Stored items:
((
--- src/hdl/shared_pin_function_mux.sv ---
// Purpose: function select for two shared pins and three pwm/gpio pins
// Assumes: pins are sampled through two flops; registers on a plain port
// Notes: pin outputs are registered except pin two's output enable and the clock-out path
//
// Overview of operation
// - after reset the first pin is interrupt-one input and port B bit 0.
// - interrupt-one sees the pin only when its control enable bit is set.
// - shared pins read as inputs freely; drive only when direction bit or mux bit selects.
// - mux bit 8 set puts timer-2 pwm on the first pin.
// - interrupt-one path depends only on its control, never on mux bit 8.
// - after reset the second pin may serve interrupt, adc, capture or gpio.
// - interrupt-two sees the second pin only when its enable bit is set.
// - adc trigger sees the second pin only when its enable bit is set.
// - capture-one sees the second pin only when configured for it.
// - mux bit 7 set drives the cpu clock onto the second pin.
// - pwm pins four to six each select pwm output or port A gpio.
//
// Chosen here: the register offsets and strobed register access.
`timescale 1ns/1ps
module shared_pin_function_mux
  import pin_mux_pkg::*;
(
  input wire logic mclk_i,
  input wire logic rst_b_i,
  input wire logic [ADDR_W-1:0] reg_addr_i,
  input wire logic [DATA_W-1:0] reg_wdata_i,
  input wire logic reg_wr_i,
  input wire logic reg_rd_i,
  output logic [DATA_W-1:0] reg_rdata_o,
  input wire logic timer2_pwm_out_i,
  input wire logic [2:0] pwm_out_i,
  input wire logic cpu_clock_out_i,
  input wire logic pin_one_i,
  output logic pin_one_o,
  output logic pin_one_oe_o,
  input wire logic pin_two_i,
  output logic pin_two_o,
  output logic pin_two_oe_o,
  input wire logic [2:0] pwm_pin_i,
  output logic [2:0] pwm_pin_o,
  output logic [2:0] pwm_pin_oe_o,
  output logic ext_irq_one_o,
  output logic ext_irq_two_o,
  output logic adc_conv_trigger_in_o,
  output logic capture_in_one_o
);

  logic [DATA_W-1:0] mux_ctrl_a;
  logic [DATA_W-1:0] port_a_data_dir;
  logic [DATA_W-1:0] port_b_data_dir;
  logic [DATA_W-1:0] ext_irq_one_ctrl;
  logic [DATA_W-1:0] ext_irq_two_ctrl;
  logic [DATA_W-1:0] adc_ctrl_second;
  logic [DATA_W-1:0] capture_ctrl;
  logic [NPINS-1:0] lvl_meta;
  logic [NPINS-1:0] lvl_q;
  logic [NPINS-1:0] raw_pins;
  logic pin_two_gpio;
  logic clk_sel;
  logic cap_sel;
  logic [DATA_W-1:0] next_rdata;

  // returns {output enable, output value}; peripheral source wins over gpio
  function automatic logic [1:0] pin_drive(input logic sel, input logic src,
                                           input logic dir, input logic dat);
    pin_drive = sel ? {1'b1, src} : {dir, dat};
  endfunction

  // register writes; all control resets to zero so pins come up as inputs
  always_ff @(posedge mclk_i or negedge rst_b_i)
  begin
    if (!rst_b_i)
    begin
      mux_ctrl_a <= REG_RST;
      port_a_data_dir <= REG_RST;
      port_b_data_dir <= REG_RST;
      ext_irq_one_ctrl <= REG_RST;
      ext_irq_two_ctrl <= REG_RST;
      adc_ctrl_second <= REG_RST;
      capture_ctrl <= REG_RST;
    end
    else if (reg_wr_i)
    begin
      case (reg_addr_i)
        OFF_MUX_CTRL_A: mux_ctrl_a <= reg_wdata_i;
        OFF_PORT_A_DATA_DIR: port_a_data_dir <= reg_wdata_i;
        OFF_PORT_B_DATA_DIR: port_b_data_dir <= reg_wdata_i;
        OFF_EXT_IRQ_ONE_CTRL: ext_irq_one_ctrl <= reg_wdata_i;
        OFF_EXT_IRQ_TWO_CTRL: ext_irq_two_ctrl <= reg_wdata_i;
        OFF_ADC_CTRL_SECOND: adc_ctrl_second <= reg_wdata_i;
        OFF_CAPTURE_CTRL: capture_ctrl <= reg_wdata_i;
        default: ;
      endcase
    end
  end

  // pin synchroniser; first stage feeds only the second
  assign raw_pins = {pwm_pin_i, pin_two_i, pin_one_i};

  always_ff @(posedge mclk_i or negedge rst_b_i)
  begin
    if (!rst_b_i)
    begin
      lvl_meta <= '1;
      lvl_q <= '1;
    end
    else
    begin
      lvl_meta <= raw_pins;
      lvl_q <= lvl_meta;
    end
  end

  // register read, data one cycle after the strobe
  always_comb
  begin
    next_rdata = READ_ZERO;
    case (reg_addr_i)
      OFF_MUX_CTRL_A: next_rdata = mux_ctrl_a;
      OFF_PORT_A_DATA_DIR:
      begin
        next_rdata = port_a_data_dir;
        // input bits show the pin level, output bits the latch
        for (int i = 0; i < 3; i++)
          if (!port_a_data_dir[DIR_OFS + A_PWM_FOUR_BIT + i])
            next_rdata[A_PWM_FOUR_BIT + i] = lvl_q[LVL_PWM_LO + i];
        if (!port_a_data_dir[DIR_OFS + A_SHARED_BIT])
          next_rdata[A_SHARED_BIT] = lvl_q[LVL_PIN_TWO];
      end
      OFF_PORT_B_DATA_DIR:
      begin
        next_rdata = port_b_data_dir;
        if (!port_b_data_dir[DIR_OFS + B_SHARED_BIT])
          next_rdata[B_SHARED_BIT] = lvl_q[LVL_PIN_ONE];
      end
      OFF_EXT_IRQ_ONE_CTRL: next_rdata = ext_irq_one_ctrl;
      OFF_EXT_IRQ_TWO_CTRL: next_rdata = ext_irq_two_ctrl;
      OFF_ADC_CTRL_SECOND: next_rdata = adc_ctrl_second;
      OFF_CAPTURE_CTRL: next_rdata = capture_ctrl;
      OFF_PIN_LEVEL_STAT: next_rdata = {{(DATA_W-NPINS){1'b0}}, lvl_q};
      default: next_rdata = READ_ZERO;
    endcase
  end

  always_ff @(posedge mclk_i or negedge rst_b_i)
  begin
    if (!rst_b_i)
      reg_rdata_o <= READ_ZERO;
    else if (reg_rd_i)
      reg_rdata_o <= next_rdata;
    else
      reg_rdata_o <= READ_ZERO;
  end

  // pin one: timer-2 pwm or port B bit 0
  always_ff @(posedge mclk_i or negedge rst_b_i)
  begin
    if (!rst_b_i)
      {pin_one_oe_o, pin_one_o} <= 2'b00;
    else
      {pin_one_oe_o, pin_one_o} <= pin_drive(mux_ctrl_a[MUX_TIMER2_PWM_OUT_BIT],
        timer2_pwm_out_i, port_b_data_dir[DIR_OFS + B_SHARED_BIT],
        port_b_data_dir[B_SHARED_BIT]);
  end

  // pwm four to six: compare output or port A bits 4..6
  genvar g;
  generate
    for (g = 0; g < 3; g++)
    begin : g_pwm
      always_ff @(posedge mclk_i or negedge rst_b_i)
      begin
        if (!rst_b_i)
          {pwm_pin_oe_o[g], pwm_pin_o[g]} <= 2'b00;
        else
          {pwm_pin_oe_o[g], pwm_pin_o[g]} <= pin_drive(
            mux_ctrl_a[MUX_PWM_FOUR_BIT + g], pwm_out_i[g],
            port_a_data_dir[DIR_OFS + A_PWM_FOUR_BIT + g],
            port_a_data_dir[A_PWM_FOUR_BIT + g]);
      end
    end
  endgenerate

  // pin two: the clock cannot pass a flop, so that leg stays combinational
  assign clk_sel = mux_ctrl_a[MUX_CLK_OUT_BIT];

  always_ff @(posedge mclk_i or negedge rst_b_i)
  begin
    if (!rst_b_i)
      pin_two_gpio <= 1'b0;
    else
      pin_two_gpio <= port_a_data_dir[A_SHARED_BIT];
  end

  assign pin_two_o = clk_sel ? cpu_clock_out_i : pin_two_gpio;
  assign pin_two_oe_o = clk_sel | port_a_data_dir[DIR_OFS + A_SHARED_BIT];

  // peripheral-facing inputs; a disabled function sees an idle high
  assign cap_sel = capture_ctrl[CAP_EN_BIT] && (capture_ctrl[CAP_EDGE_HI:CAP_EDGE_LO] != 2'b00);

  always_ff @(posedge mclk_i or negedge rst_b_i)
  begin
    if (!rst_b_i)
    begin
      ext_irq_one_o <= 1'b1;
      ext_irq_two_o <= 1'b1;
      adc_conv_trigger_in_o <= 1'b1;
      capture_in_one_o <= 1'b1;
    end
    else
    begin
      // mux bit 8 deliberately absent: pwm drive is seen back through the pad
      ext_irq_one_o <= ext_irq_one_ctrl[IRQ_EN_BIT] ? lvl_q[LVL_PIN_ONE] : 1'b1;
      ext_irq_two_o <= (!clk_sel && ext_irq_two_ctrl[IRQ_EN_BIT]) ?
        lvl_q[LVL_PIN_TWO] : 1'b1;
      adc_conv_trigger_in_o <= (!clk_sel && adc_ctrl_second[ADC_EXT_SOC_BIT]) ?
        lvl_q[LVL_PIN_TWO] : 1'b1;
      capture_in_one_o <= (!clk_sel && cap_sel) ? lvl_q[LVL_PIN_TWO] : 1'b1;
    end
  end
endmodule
))
((
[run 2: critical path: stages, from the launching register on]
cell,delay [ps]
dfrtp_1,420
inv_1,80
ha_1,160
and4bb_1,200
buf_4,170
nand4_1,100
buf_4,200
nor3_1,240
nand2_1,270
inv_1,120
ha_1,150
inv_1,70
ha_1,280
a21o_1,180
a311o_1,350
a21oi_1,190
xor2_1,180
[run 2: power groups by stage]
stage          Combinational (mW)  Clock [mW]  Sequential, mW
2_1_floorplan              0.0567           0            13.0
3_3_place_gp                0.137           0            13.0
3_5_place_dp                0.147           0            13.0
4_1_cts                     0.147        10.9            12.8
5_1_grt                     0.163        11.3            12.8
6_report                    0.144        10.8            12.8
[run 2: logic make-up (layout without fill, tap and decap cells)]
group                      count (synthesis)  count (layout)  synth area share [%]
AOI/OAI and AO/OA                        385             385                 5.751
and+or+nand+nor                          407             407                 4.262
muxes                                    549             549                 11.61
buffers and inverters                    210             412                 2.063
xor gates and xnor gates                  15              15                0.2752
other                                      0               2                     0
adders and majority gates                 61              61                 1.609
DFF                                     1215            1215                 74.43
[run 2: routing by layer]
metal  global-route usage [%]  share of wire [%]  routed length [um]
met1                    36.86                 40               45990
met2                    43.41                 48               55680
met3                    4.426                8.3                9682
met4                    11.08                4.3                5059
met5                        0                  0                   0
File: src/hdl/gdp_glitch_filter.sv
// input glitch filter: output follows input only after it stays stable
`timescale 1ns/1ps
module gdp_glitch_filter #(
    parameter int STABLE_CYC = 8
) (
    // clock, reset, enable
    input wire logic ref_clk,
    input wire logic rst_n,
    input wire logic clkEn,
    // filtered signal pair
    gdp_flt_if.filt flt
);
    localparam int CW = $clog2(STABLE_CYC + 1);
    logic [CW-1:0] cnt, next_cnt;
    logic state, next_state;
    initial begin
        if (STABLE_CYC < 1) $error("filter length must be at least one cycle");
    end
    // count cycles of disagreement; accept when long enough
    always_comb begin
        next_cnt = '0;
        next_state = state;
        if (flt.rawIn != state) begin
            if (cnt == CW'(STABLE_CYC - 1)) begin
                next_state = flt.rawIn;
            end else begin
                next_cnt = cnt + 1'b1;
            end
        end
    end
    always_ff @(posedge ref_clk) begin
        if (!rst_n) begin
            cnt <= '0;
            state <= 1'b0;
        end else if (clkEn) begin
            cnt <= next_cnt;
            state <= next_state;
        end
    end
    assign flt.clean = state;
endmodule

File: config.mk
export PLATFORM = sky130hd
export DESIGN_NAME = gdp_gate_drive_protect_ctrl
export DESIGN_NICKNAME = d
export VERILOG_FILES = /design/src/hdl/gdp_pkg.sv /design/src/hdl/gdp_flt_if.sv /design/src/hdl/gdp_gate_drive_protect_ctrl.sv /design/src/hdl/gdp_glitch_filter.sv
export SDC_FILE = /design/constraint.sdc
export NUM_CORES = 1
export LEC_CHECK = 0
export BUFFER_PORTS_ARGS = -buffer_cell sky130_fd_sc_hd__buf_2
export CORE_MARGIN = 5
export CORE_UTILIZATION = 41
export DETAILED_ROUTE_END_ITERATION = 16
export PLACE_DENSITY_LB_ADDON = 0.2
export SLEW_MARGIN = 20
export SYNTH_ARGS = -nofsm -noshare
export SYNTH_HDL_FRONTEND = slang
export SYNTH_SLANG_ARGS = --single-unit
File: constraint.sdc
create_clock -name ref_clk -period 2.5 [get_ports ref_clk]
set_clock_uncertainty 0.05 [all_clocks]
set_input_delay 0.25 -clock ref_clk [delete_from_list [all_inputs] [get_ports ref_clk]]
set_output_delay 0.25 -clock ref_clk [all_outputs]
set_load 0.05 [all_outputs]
))
((
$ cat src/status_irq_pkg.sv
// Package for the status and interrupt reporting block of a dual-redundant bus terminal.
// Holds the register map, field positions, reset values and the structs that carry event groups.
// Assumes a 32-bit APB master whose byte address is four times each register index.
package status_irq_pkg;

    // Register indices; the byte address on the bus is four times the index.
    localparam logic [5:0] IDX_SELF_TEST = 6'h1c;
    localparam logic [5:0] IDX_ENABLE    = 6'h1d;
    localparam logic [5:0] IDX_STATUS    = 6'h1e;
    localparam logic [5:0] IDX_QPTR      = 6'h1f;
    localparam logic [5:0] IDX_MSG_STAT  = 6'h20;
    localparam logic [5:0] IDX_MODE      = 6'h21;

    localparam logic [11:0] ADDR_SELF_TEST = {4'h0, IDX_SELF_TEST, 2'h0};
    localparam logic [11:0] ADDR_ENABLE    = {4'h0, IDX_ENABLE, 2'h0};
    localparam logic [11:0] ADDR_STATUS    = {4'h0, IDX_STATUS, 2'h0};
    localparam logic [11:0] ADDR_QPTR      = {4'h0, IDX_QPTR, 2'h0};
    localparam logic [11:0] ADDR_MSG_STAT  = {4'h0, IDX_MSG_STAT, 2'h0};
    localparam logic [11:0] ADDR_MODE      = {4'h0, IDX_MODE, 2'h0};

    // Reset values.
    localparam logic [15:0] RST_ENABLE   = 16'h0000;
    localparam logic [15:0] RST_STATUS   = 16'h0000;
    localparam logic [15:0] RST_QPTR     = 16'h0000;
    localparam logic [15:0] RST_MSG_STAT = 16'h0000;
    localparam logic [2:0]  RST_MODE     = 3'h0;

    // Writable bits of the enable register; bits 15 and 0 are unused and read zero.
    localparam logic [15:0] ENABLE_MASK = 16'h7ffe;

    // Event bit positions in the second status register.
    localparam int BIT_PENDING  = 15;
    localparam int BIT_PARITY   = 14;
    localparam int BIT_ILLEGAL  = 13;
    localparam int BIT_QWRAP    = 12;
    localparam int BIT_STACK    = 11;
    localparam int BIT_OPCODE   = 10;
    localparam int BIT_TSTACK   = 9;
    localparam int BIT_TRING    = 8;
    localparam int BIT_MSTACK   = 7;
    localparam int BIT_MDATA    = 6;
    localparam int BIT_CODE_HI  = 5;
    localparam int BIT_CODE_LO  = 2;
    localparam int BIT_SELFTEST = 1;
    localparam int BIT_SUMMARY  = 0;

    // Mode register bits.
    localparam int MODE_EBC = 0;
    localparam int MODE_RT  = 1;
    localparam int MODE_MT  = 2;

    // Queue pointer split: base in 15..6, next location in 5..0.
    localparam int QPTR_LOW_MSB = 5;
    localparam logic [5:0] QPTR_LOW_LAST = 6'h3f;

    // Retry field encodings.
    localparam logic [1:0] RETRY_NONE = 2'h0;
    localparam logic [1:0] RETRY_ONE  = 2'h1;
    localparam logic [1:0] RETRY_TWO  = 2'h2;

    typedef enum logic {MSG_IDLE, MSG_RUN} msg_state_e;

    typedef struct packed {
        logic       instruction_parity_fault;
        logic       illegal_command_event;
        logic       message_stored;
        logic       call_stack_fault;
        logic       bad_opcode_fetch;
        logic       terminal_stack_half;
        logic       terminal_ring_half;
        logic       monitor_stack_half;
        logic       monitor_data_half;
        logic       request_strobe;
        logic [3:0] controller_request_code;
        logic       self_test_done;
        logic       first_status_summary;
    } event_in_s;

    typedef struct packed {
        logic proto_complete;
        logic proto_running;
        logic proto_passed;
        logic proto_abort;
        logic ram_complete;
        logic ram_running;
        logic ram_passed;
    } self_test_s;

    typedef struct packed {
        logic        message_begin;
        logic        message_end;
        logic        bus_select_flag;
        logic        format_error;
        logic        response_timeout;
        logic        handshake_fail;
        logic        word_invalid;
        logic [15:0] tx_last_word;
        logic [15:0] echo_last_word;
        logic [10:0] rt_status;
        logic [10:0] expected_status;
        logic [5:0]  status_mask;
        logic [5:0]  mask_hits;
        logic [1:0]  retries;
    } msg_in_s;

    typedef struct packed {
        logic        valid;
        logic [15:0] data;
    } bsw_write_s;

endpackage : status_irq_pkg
))
• _WHAT THE TASK REQUIRES_
Going through the records, say how many lines hold the string "layout". Only the number should be given.

• _RESPONSE AREA_
2